The two other Garland Duncan Scholarship winners are Michael Geruso, a student at Virginia Polytechnic Institute & State University, and Mary Thompson, a student at the Massachusetts Institute of Technology.

The $2,000 F. W. "Beich" Beichley Scholarship went to Ivanic Ziga of Norwich University in Vermont.

Ziga said, "I believe that I can make a large contribution later on in my career in the mechanical engineering field of the aerospace industry." He plans to go on to graduate school.

Catherine Mescher

Catherine Mescher, at the University of California, Irvine, received the $2,000 William J. and Marijane E. Adams, Jr. Scholarship, which will allow her to stay a fifth year and complete requirements for a minor in biomedical engineering. She will be able to spend more time on a senior mechanical engineering project designing an optical probe for the noninvasive detection of cancer in epithelial tissues through optical spectroscopy, a project with the potential to play a role in cancer detection and diagnostics.

This is the second time that Orion Crisafulli, a student at Princeton University, who is fascinated with anything that flies, has received a Frank William & Dorothy Miller ASME Auxiliary Scholarship.

In accepting the $2,000 award, he said, "It symbolizes the spirit of good will that is characteristic of the engineering profession — reaching out to help others in need, with the ultimate goal of designing and building a better world for all."

His ultimate objective is "to help pioneer the design and development of next generation space transportation vehicles and technologies."

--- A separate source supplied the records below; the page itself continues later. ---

File: src/rtl/regslv_pkg.sv
package regslv_pkg;
  localparam int ADDR_W = 18;
  localparam int DATA_W = 16;

  typedef enum logic [1:0] {
    CYC_READ  = 2'b00,
    CYC_RDPS  = 2'b01,
    CYC_WORD  = 2'b10,
    CYC_BYTE  = 2'b11
  } cycle_e;

  typedef struct packed {
    logic       rdLoad;
    logic       wrEn;
    logic       byteWr;
    logic       byteHi;
    logic [7:0] idx;
  } strobe_t;
endpackage

File: src/rtl/regslv_sync.sv
module regslv_sync #(
  parameter int WIDTH  = 4,
  parameter int STAGES = 2
) (
  input  logic             clk,
  input  logic             rstN,
  input  logic [WIDTH-1:0] asyncIn,
  output logic [WIDTH-1:0] syncOut
);
  logic [WIDTH-1:0] stage [STAGES];

  always_ff @(posedge clk or negedge rstN) begin
    if (!rstN) begin
      for (int s = 0; s < STAGES; s++) stage[s] <= '0;
    end else begin
      stage[0] <= asyncIn;
      for (int s = 1; s < STAGES; s++) stage[s] <= stage[s-1];
    end
  end

  assign syncOut = stage[STAGES-1];
endmodule

File: src/rtl/regslv_ctrl.sv
module regslv_ctrl
  import regslv_pkg::*;
#(
  parameter int            IDX_W     = 3,
  parameter logic [17:0]   BASE_ADDR = 18'h3FF00
) (
  input  logic              clk,
  input  logic              rstN,
  input  logic              mSyncS,
  input  logic              initS,
  input  logic              pwrFail,
  input  logic [ADDR_W-1:0] addr,
  input  logic [1:0]        ctl,
  output strobe_t           strb,
  output logic              sSync,
  output logic              dataOe,
  output logic              rmwLock
);
  localparam int TAG_LO = IDX_W + 1;

  typedef enum logic [1:0] {ST_IDLE, ST_ACK, ST_SKIP} state_e;
  state_e state;

  logic hit, go, isWrite;
  assign hit     = (addr[ADDR_W-1:TAG_LO] == BASE_ADDR[ADDR_W-1:TAG_LO]);
  assign go      = (state == ST_IDLE) && mSyncS && hit;
  assign isWrite = ctl[1];

  always_comb begin
    strb        = '0;
    strb.rdLoad = go && !isWrite;
    strb.wrEn   = go && isWrite && !pwrFail;
    strb.byteWr = (ctl == CYC_BYTE);
    strb.byteHi = addr[0];
    strb.idx    = 8'(addr[IDX_W:1]);
  end

  always_ff @(posedge clk or negedge rstN) begin
    if (!rstN) begin
      state   <= ST_IDLE;
      sSync   <= 1'b0;
      dataOe  <= 1'b0;
      rmwLock <= 1'b0;
    end else if (initS) begin
      state   <= ST_IDLE;
      sSync   <= 1'b0;
      dataOe  <= 1'b0;
      rmwLock <= 1'b0;
    end else begin
      unique case (state)
        ST_IDLE: if (mSyncS) begin
          if (hit) begin
            state  <= ST_ACK;
            sSync  <= 1'b1;
            dataOe <= !isWrite;
            if (ctl == CYC_RDPS) rmwLock <= 1'b1;
            if (isWrite)         rmwLock <= 1'b0;
          end else begin
            state <= ST_SKIP;
          end
        end
        ST_ACK: if (!mSyncS) begin
          state  <= ST_IDLE;
          sSync  <= 1'b0;
          dataOe <= 1'b0;
        end
        ST_SKIP: if (!mSyncS) state <= ST_IDLE;
        default: state <= ST_IDLE;
      endcase
    end
  end


  miss_no_ack_chk: assert property (@(posedge clk) disable iff (!rstN)
    (state == ST_IDLE && mSyncS && !hit) |=> !sSync);


  ack_needs_strobe_chk: assert property (@(posedge clk) disable iff (!rstN)
    $rose(sSync) |-> $past(mSyncS));


  oe_within_ack_chk: assert property (@(posedge clk) disable iff (!rstN)
    dataOe |-> sSync);


  lock_clear_chk: assert property (@(posedge clk) disable iff (!rstN)
    (go && isWrite && !initS) |=> !rmwLock);
endmodule

File: src/rtl/regslv_dpath.sv
module regslv_dpath
  import regslv_pkg::*;
#(
  parameter int NUM_REGS = 8
) (
  input  logic              clk,
  input  logic              rstN,
  input  logic              initS,
  input  logic              blockWr,
  input  strobe_t           strb,
  input  logic              dataOe,
  input  logic [DATA_W-1:0] dataIn,
  output logic [DATA_W-1:0] dataOut
);
  localparam int NBYTES = DATA_W / 8;

  logic [DATA_W-1:0] regFile [NUM_REGS];
  logic [DATA_W-1:0] rdReg;
  logic [NBYTES-1:0] laneEn;

  always_comb begin
    for (int b = 0; b < NBYTES; b++)
      laneEn[b] = !strb.byteWr || (b == int'(strb.byteHi));
  end

  always_ff @(posedge clk or negedge rstN) begin
    if (!rstN) begin
      for (int r = 0; r < NUM_REGS; r++) regFile[r] <= '0;
      rdReg <= '0;
    end else if (initS) begin
      for (int r = 0; r < NUM_REGS; r++) regFile[r] <= '0;
      rdReg <= '0;
    end else begin
      if (strb.rdLoad) rdReg <= regFile[strb.idx];
      if (strb.wrEn) begin
        for (int b = 0; b < NBYTES; b++)
          if (laneEn[b]) regFile[strb.idx][b*8 +: 8] <= dataIn[b*8 +: 8];
      end
    end
  end

  assign dataOut = dataOe ? rdReg : '0;


  no_pwrfail_write_chk: assert property (@(posedge clk) disable iff (!rstN)
    blockWr |-> !strb.wrEn);


  init_clears_chk: assert property (@(posedge clk) disable iff (!rstN)
    initS |=> (rdReg == '0));
endmodule

File: src/rtl/async_reg_slave.sv
module async_reg_slave
  import regslv_pkg::*;
#(
  parameter int          NUM_REGS  = 8,
  parameter logic [17:0] BASE_ADDR = 18'h3FF00
) (
  input  logic        clk,
  input  logic        rstN,
  input  logic        busInit,
  input  logic        acLow,
  input  logic        dcLow,
  input  logic        mSync,
  input  logic [17:0] addr,
  input  logic [1:0]  ctl,
  input  logic [15:0] dataIn,
  output logic        sSync,
  output logic [15:0] dataOut,
  output logic        dataOe,
  output logic        rmwLock
);
  localparam int IDX_W = $clog2(NUM_REGS);

  logic [3:0] syncd;
  logic       mSyncS, initS, pwrFail;
  strobe_t    strb;

  regslv_sync #(.WIDTH(4), .STAGES(2)) u_sync (
    .clk(clk), .rstN(rstN),
    .asyncIn({dcLow, acLow, busInit, mSync}),
    .syncOut(syncd)
  );

  assign mSyncS  = syncd[0];
  assign initS   = syncd[1];
  assign pwrFail = syncd[2] | syncd[3];

  regslv_ctrl #(.IDX_W(IDX_W), .BASE_ADDR(BASE_ADDR)) u_ctrl (
    .clk(clk), .rstN(rstN), .mSyncS(mSyncS), .initS(initS),
    .pwrFail(pwrFail), .addr(addr), .ctl(ctl), .strb(strb),
    .sSync(sSync), .dataOe(dataOe), .rmwLock(rmwLock)
  );

  regslv_dpath #(.NUM_REGS(NUM_REGS)) u_dpath (
    .clk(clk), .rstN(rstN), .initS(initS), .blockWr(pwrFail),
    .strb(strb), .dataOe(dataOe), .dataIn(dataIn), .dataOut(dataOut)
  );
endmodule

File: config.mk
export PLATFORM = sky130hd
export DESIGN_NAME = async_reg_slave
export DESIGN_NICKNAME = d
export VERILOG_FILES = /design/src/rtl/regslv_pkg.sv /design/src/rtl/regslv_sync.sv /design/src/rtl/regslv_ctrl.sv /design/src/rtl/regslv_dpath.sv /design/src/rtl/async_reg_slave.sv
export SDC_FILE = /design/constraint.sdc
export NUM_CORES = 1
export LEC_CHECK = 0
export ABC_AREA = 0
export BUFFER_PORTS_ARGS = -buffer_cell sky130_fd_sc_hd__buf_2
export CAP_MARGIN = 30
export CORE_UTILIZATION = 55
export DETAILED_ROUTE_END_ITERATION = 7
export PLACE_DENSITY_LB_ADDON = 0.08
export REMOVE_ABC_BUFFERS = 1
export SLEW_MARGIN = 10
export SYNTH_ARGS = -nofsm -noshare
export SYNTH_HDL_FRONTEND = slang
export SYNTH_HIERARCHICAL = 1
export SYNTH_SLANG_ARGS = --single-unit
File: constraint.sdc
create_clock -name clk -period 9.17 [get_ports clk]
set_clock_uncertainty 0.05 [all_clocks]
set_input_delay 0.917 -clock clk [delete_from_list [all_inputs] [get_ports clk]]
set_output_delay 0.917 -clock clk [all_outputs]
set_load 0.02 [all_outputs]
==> impl_metrics.tcl, run 1 <==
set metrics [dict create \
    finalCriticalPeriod_ns 3.861 \
    r2r_start "u_ctrl/state[1]" \
    gp_congestion 0.8660 \
    start_kind "input pin" \
    worstRegToRegCells 9 \
    fin_cells 905 \
    h-tree-depth 4 \
    ys_seq_elements 157 \
    cellLeakagePower_uw 0.003895 \
    vias 5819 \
    clock-sinks 157 \
    setup_violations 0 \
    max_slew.worst_pin.slew_ns 0.9934 \
    critPathKind "in -> reg" \
    crit_chain "buf_2 > nand4bb_1 > or4_1 > nor3_1 > a21boi_2 > nand4b_1 > nand3b_1 > o21ai_0" \
    post-route-period-util 0.4211 \
    fill_cells 1118 \
    synth_area_leaders "dfrtp_1 51%, mux2i_1 7.2%, nand2b_1 4.2%, a32o_1 4.2%, mux4_2 3.2%" \
    cts_resized 0 \
    whs_ns 0.3038 \
    dp.cells 874 \
    cts_made_buffers 17 \
    dieArea_mm2 0.01446 \
    core_mm2 0.01345 \
    power_frac_comb 0.059 \
    area_growth_pct 12.34 \
    max-vdd-ir-drop_mv 0.1930 \
    antenna_found_initial 0 \
    synthCells 680 \
    p_per_area_mw_per_mm2 173.9 \
    root_buffer "clkbuf_16" \
    clkTransAtPathRegs_ns 0.06 \
    drc 0 \
    grt_pass1_vias 5601 \
    ys_async_sr_fraction 1.000 \
    ios 61 \
    whs_path_depth 0 \
    maxSlewHeadroom 0.3377 \
    layout-drive-gt1-share 0.1824 \
    fin_tns_setup_ns 0 \
    multi_input_area_mm2 0.003491 \
    cp.arrival_ns 4.08 \
    grt_pass1_wl_mm 31.47 \
    rrSetupSlack_ns 5.33 \
    p_sw_frac 0.2221 \
    grt_max_degree 110 \
    post_cts_buffers 0 \
    max_freq_ghz 0.2590 \
    hpwl_mm 12.48 \
    ant_nets 0 \
    finalPower_uw 1502 \
    ys_types 57 \
    num_rows 42 \
    yosysWarnings 6 \
    rsz0062_at_grt "false" \
    drtPass1Iterations 5 \
    via_per_inst 6.430 \
    synth_edf_count 0 \
    regArea_mm2 0.003930 \
    cts_hold_buf 0 \
    required_ns 9.38 \
    critPathMaxFanout 16 \
    drv_slew 0 \
    track_usage 0.2915 \
    cts_buffer_depth 2 \
    cts_tree "yes" \
    clk_latency_ns 0.42 \
    wl_mm 20.12 \
    start_util 0.5715 \
    avgSynthCellArea_um2 11.31 \
    outcome "finished, final reports clean" \
    seq_area_frac_synth 0.5110 \
    setup.worst_path.end_class "flip-flop" \
    diodes 0 \
    cpPeakStageDelay_ns 0.73 \
    synth_top_area_share 0.5110 \
    hold_viol 0 \
    syn-cell-area_mm2 0.007689 \
    power_switching_uw 333.7 \
    drt_iter0_markers 615 \
    die_w_um 120.2 \
    reg2reg_to "u_dpath/regFile[7]" \
    worstSetupStartpoint "addr[4]" \
    power.internal_uw 1169 \
    synth_flop_cell "dfrtp_1" \
    routedWlPerCell_um 22.23 \
    p_seq_frac 0.464 \
    die_y_um 120.2 \
    yosysTopAreaCell "dfrtp_1" \
    maxCapViolCount 0 \
    num-nets-final 761 \
    overflow 0 \
    critPathCapture "u_dpath/regFile[7]" \
    io_buffers 60 \
    cpMaxStageDelayCell "nand4b_1" \
    pwr-share-clk 0.478 \
    hold_class "reg -> reg" \
]
## routing by layer
layer / vias up / wire length (um) / GRT usage
li1: 2580 / - / -
met1: 3004 / 9474 / 0.4410
met2: 214 / 9156 / 0.4343
met3: 21 / 1210 / 0.04811
met4: 0 / 274 / 0.08333
met5: - / 0 / 0
## per-stage QoR
step | util | setup WS (ns) | area [um2]
global route | 0.6420 | 5.108 | 8637
global placement | 0.5961 | 5.130 | 8019
floorplan | - | 4.418 | 7423
finish | 0.6420 | 5.309 | 8637
detailed placement | 0.5970 | 4.948 | 8031
CTS | 0.6420 | 5.371 | 8637
## synth_stat cells, types with 13 or more instances
cell and instances:
dfrtp_1 157, mux2i_1 55, nand2b_1 52, o21ai_0 41, nor2_1 36, nand2_1 33
a32o_1 32, clkbuf_1 28, a22oi_1 27, nand3b_1 25, and2_1 20, o2bb2ai_1 14
buf_4 13, nor2b_1 13
## sequential cells by signal, summed over array words and instances (netlist names)
name and flops:
u_ctrl/rmwLock 1, u_ctrl/sSync 1, u_dpath/rdReg 16, u_dpath/regFile 128, u_ctrl/dataOe 1, u_sync/syncOut 4
u_ctrl/state 2, u_sync/stage 4
## cell usage in the layout (no fill, tap or decap), types with 10 or more instances in the layout
| master | synthesis | layout |
|---|---|---|
| dfrtp_1 | 157 | 156 |
| buf_2 | 11 | 60 |
| mux2i_1 | 55 | 55 |
| nand2b_1 | 52 | 52 |
| o21ai_0 | 41 | 41 |
| nor2_1 | 36 | 35 |
| nand2_1 | 33 | 33 |
| a32o_1 | 32 | 32 |
| a22oi_1 | 27 | 27 |
| nand3b_1 | 25 | 25 |
| and2_1 | 20 | 20 |
| clkbuf_16 | 0 | 17 |
| o2bb2ai_1 | 14 | 14 |
| nor2b_1 | 13 | 13 |
| a21oi_1 | 11 | 11 |
| mux4_2 | 11 | 11 |
| and3_1 | 10 | 10 |
## cell families (layout without fill, tap and decap cells)
group | Yosys count | in the layout | share of synthesized area
simple gates | 226 | 226 | 0.1749
compound gates | 163 | 163 | 0.1598
flops | 157 | 157 | 0.5110
mux | 72 | 72 | 0.1126
buf+inv | 59 | 104 | 0.03792
fa+ha+maj | 2 | 2 | 0.003254
other cells | 1 | 5 | 0.0004877
## critical path, delay by kind of cell
kind                   cells  cell delay (ns)
and+or+nand+nor            5             2.49
buffers and inverters      1             0.09
AOI/OAI and AO/OA          2             0.56
## layout make-up
class / count / share of cell area
flip-flops and latches: 157 / 0.4550
multi-input cells: 468 / 0.4042
clock buffers: 25 / 0.06084
repair buffers: 70 / 0.04389
well taps: 176 / 0.02550
clock inverters: 6 / 0.009271
inverters: 3 / 0.001304
## worst min path at each step
| stage | from | to | slack (ns) |
|---|---|---|---|
| detailed placement | u_sync/stage[7] | u_sync/syncOut[3] | 0.29 |
| finish | u_sync/stage[6] | u_sync/syncOut[2] | 0.30 |
| global placement | u_sync/stage[5] | u_sync/syncOut[1] | 0.28 |
| CTS | u_sync/stage[6] | u_sync/syncOut[2] | 0.30 |
| global route | u_sync/stage[6] | u_sync/syncOut[2] | 0.31 |
| floorplan | u_sync/stage[4] | u_sync/syncOut[0] | 0.28 |
## power by group through the flow
stage	Combinational [uW]	Sequential, uW	Clock [uW]
2_1_floorplan	32.4	712	0
3_3_place_gp	86.6	709	0
3_5_place_dp	87.8	709	0
4_1_cts	87.9	697	726
5_1_grt	96.0	696	752
6_report	88.2	697	718
No activity file was read; power rests on OpenSTA's default activity.
==> run 2, diff against run 1 <==
--- a/config.mk
+++ b/config.mk
@@ -5,7 +5,7 @@
 export SDC_FILE = /design/constraint.sdc
 export NUM_CORES = 1
 export LEC_CHECK = 0
-export ABC_AREA = 0
+export ABC_AREA = 1
 export BUFFER_PORTS_ARGS = -buffer_cell sky130_fd_sc_hd__buf_2
 export CAP_MARGIN = 30
 export CORE_UTILIZATION = 55
==> constraint.sdc (replaced) <==
create_clock -name clk -period 3.6 [get_ports clk]
set_clock_uncertainty 0.05 [all_clocks]
set_input_delay 0.36 -clock clk [delete_from_list [all_inputs] [get_ports clk]]
set_output_delay 0.36 -clock clk [all_outputs]
set_load 0.02 [all_outputs]
==> run 2 against run 1 <==
Clock power grew to 2.7 times the previous value. Non-clock buffer count increased by 9. Cell area rose by 6.4%. Synthesized cell count up 66%. Power rose to 2.6 times the previous value. Die area grew 7.0%. Critical path depth grew 4. Count of clock-buffer cells in the layout fell by 7. Largest cell class unchanged.
==> impl_metrics.tcl, run 2 <==
set metrics [dict create \
    outcome "finished, final reports clean" \
    die_y_um 124.4 \
    maxSlewHeadroom 0.4184 \
    hold_viol 0 \
    post-route-period-util 0.7019 \
    ios 61 \
    dpl_cell_area_mm2 0.008509 \
    critPathKind "reg -> reg" \
    vias 7302 \
    ant_nets 0 \
    final_common_cell "nand2_1" \
    setup.worst_path.end_class "flip-flop" \
    overflow 0 \
    ys_types 29 \
    grt_max_degree 69 \
    dieArea_mm2 0.01547 \
    hpwl_mm 13.73 \
    num_rows 44 \
    synth_compound_area_frac 0.04845 \
    max-vdd-ir-drop_mv 0.3608 \
    rsz0062_at_grt "false" \
    required_ns 3.85 \
    ys_seq_elements 157 \
    yosys.area_share.adder 0.003038 \
    core_mm2 0.01459 \
    largest_register_ffs 128 \
    cellLeakagePower_uw 0.005190 \
    max_freq_ghz 0.3957 \
    reg.largest.list "u_dpath/regFile (128), u_dpath/rdReg (16)" \
    cts_tree "yes" \
    routedWlPerCell_um 15.87 \
    fin_cells 1360 \
    whs_ns 0.1577 \
    antenna_found_initial 0 \
    io_buffers 60 \
    synth_area_leaders "dfrtp_1 48%, nand2_1 27%, nand3_1 6.1%, o21ai_1 2.6%, buf_4 2.4%" \
    grt_pass1_vias 7117 \
    mostFrequentLayoutCells "603 x nand2_1, 157 x dfrtp_1, 100 x nand3_1, 59 x buf_2, 49 x inv_1" \
    diodes 0 \
    seq_area_frac_synth 0.4769 \
    dp.cells 1323 \
    regMostFlops "u_dpath/regFile" \
    cts_made_buffers 17 \
    finalWorstSetupSlack_ns 1.073 \
    grt_pass1_wl_mm 35.73 \
    hold_class "in -> reg" \
    max_slew.worst_pin.slew_ns 0.8724 \
    gp_congestion 0.8578 \
    drtPass1Iterations 5 \
    yosysMostFrequentCell "nand2_1" \
    synth_flop_cell "dfrtp_1" \
    clk_latency_ns 0.43 \
    layout-drive-gt1-share 0.1403 \
    cts_buffer_depth 2 \
    drv_slew 0 \
    cp.arrival_ns 2.78 \
    start_util 0.5647 \
    root_buffer "clkbuf_16" \
    setup_violations 0 \
    yosysTopAreaCell "dfrtp_1" \
    critPathMaxFanout 16 \
    track_usage 0.2927 \
    synth-simple-area-share 0.3941 \
    finalCriticalPeriod_ns 2.527 \
    synth_xor_area_frac 0 \
    fill_cells 1359 \
    num-nets-final 1207 \
    clock-sinks 157 \
    drc 0 \
    via_per_inst 5.369 \
    wl_mm 21.59 \
    pre_cts_ws_ns 1.050 \
    ys_async_sr_fraction 1.000 \
    start_kind "flip-flop" \
    synth_top_area_share 0.4769 \
    synth_edf_count 0 \
    synth_common_cells "603 x nand2_1, 157 x dfrtp_1, 100 x nand3_1, 49 x inv_1, 43 x o21ai_1" \
    cts_resized 0 \
    h-tree-depth 4 \
    rrSetupSlack_ns 1.07 \
    avgSynthCellArea_um2 7.303 \
    area_growth_pct 11.59 \
    fin_area_mm2 0.009193 \
    synthCells 1128 \
    p_per_area_mw_per_mm2 432.9 \
    synthMuxAreaShare 0 \
    maxCapViolCount 0 \
    yosysWarnings 6 \
    drt_iter0_markers 771 \
    clkTransAtPathRegs_ns 0.06 \
    syn-cell-area_mm2 0.008238 \
    fin_tns_setup_ns 0 \
    synth_top_family_by_area "simple AND/OR/NAND/NOR gates" \
    die_w_um 124.4 \
]
run 2: stage by stage:
stage / power, uW / util
finish: 3980 / 0.6301
global route: 4114 / 0.6301
CTS: 4008 / 0.6301
detailed placement: 2096 / 0.5833
global placement: 2096 / 0.5833
floorplan: 1934 / -
run 2: path summary, 6_finish.rpt:
kind,start,cells past startpoint,to
max reg2reg,u_ctrl/state[0],12,u_dpath/regFile[80]
max in group asynchronous,rstN,3,u_dpath/regFile[23]
min,dataIn[13],3,u_dpath/regFile[13]
min in group asynchronous,rstN,2,u_dpath/regFile[77]
max,u_ctrl/state[0],12,u_dpath/regFile[80]
min reg2reg,u_sync/stage[5],0,u_sync/syncOut[1]
run 2: layer usage:
layer / vias to the layer above / GRT usage / wire length, um
met5: - / 0 / 0
met4: 0 / 0.1205 / 714
met3: 40 / 0.05369 / 1037
met2: 212 / 0.4920 / 10320
met1: 3481 / 0.3715 / 9513
li1: 3569 / - / -
run 2: report_power, final:
| part | switching [uW] | leakage [uW] | internal [uW] |
|---|---|---|---|
| clock | 729 | 0.000306 | 1180 |
| combinational | 208 | 0.00271 | 63.1 |
| sequential | 23.4 | 0.00217 | 1780 |
| total | 961 | 0.00519 | 3020 |
run 2: critical path, cell delays in order, from the launching register on:
cell and delay (ns):
dfrtp_1 0.38, inv_1 0.09, ha_1 0.19, nand2_1 0.08, inv_1 0.08, nand3_1 0.09
nor2_1 0.09, buf_4 0.19, nand2_1 0.10, inv_2 0.28, nand3_2 0.46, nand3_1 0.25
o21ai_2 0.07
run 2: repair_timing:
| item | CTS | global route |
|---|---|---|
| hold endpoints to repair | 63 | 0 |
| setup buffers | 0 | 0 |
| hold buffers | 5 | 0 |
run 2: cell families (layout without fill, tap and decap cells):
kind of cell	after synthesis	count (layout)
AND/OR/NAND/NOR	774	774
flip-flops	157	157
buffers and inverters	126	170
AO/OA/AOI/OAI	68	68
adder cells (fa/ha/maj)	2	2
other	1	5
run 2: layout make-up:
cell class	count	area, um2	share of cell area
clock inverters	14	193.9	0.02110
repair buffers	79	486.7	0.05295
inverters	59	224.0	0.02436
flip-flops and latches	157	3929	0.4274
clock buffers	18	439.2	0.04777
multi-input cells	849	3690	0.4014
well taps	184	230.2	0.02504
==> run 3, diff against run 2 <==
==> constraint.sdc (replaced) <==
create_clock -name clk -period 2.1 [get_ports clk]
set_clock_uncertainty 0.05 [all_clocks]
set_input_delay 0.21 -clock clk [delete_from_list [all_inputs] [get_ports clk]]
set_output_delay 0.21 -clock clk [all_outputs]
set_load 0.02 [all_outputs]
==> run 3 against run 2 <==
First-iteration DRC count decreased by 21%. Critical endpoint is now u_dpath/regFile[33]. Non-clock buffer count is 31 higher. Global-route usage increased by 0.45 points. Via count is 1.4% higher. Largest power group unchanged. Highest routed layer unchanged. Critical path depth unchanged.
==> impl_metrics.tcl, run 3 (synthesis gave the netlist of run 2 again) <==
set metrics [dict create \
    outcome "finished, final reports clean" \
    crit_chain "inv_1 > ha_1 > nand2_1 > inv_1 > nand3_1 > nor2_4 > nand2_2 > inv_4 > nand3_2 > buf_4 > nand3_1 > o21ai_1" \
    critPathTopFamily "simple AND/OR/NAND/NOR gates" \
    drc 0 \
    fin_cells 1391 \
    setup_violations 0 \
    mostFrequentLayoutCells "598 x nand2_1, 157 x dfrtp_1, 99 x nand3_1, 59 x buf_2, 49 x inv_1" \
    grt_pass1_wl_mm 36.20 \
    vias 7405 \
    reg.largest.list "u_dpath/regFile (128), u_dpath/rdReg (16)" \
    maxCapViolCount 0 \
    antenna_found_initial 0 \
    cts_made_buffers 17 \
    dieArea_mm2 0.01547 \
    cts_buffer_depth 2 \
    grt_max_degree 60 \
    p_per_area_mw_per_mm2 742.9 \
    critPathKind "reg -> reg" \
    max-vdd-ir-drop_mv 0.7977 \
    diodes 0 \
    post-route-period-util 0.9229 \
    hold_viol 0 \
    die_y_um 124.4 \
    gp_congestion 0.8369 \
    dp.cells 1349 \
    hpwl_mm 14.07 \
    largest_register_ffs 128 \
    via_per_inst 5.324 \
    whs_ns 0.01960 \
    cpMaxStageDelayCell "dfrtp_1" \
    io_buffers 60 \
    regMostFlops "u_dpath/regFile" \
    setup.worst_path.end_class "flip-flop" \
    num-nets-final 1238 \
    cts_tree "yes" \
    start_kind "flip-flop" \
    pre_cts_ws_ns -0.003223 \
    multi_input_area_mm2 0.003740 \
    rrSetupSlack_ns 0.16 \
    overflow 0 \
    fin_tns_setup_ns 0 \
    max_freq_ghz 0.5160 \
    die_w_um 124.4 \
    layout-drive-gt1-share 0.1707 \
    critPathMaxFanout 12 \
    ant_nets 0 \
    area_growth_pct 16.33 \
    cellLeakagePower_uw 0.005389 \
    drt_iter0_markers 609 \
    hold_class "in -> reg" \
    clkTransAtPathRegs_ns 0.06 \
    ios 61 \
    start_util 0.5647 \
    root_buffer "clkbuf_16" \
    fin_area_mm2 0.009583 \
    required_ns 2.36 \
    dpl_cell_area_mm2 0.008755 \
    cp.arrival_ns 2.20 \
    clk_latency_ns 0.42 \
    finalWorstSetupSlack_ns 0.1620 \
    cpPeakStageDelay_ns 0.36 \
    routedWlPerCell_um 15.48 \
    num_rows 44 \
    final_common_cell "nand2_1" \
    path_buf_inv 4 \
    h-tree-depth 4 \
    finalCriticalPeriod_ns 1.938 \
    track_usage 0.2972 \
    drtPass1Iterations 8 \
    clock-sinks 157 \
    drv_slew 0 \
    wl_mm 21.53 \
    regArea_mm2 0.003929 \
    fill_cells 1291 \
    grt_pass1_vias 7132 \
    core_mm2 0.01459 \
]
==> run 3: per-layer routing <==
layer | GRT usage | part of all wire
met4 | 0.1063 | 0.022
met1 | 0.3871 | 0.44
met5 | 0 | 0
met2 | 0.5015 | 0.49
met3 | 0.04768 | 0.044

A $2,000 Frank William & Dorothy Miller ASME Auxiliary Scholarship was also awarded to Crystal Kornak of the University of Michigan.

Lynette Hall

Lynnette Hall of Virginia Tech is one of 17 students to receive a $1,500 John & Elsa Gracik Scholarship. While clearly carving out her own path, Lynette was inspired by an older brother and sister, both mechanical engineers.

She told the Foundation that she will be working on "the Hybrid Electric Vehicle Team developing fuel cell technology that can be integrated into standard vehicles of any type. This project is most beneficial in developing new options for energy-efficient vehicles."

This is the fourth year that Parag Gupta of Vanderbilt University won a Gracik Scholarship.

In the future, he "hopes to give back to a community of scholars just as the founder of the John & Elsa Gracik Scholarship has done."

The other recipients of the Gracik Scholarship are Daniel J. Booth, University of Texas; Elizabeth J. Farquhar, Rose-Hulman Institute of Technology; Mark Gariety, University of Dayton; Carol Harwood, South Dakota School of Mines & Technology; Derrick Helm, University of Alabama; Ryan Keller, Kansas State University; Andrea Kirkendall, LeTourneau University (Longview, Texas); Tony Koenigsknecht, Michigan State; Chesley Austin, Brown University; Renata Melamud, Carnegie Mellon University; Jacqueline Norman, Northern Illinois University; Nicolaus L. Rhenwrick, North Carolina Agricultural & Technical State University; Darrell Sharp, Pennsylvania State University, Altoona Campus; Keith Spalsbury, Cleveland State University; and Andrew Valiente, LeTourneau.

Kiran D'Souza

Mechanical engineering is a family affair for Kiran D'Souza, one of 17 students to receive the $1,500 ASME Foundation Scholarship. A volunteer in many organizations and a developing leader of the ASME student section, where he has been scholarship chair and membership chair, he follows in the footsteps of one older brother who is the current ASME student section president and two others who held similar high office when they were in the mechanical engineering program at the University of Michigan.

D'Souza has participated in Engineering Service Day, Habitat for Humanity and the local Ronald McDonald House, where he cooks food for families with sick children, all the while maintaining a 3.83 GPA.

He has earned the school's Engineering Scholarship of Honor, the Branstrom Freshman Book Prize, Regent Merit Scholarship, and University, Class and Dean's list honors.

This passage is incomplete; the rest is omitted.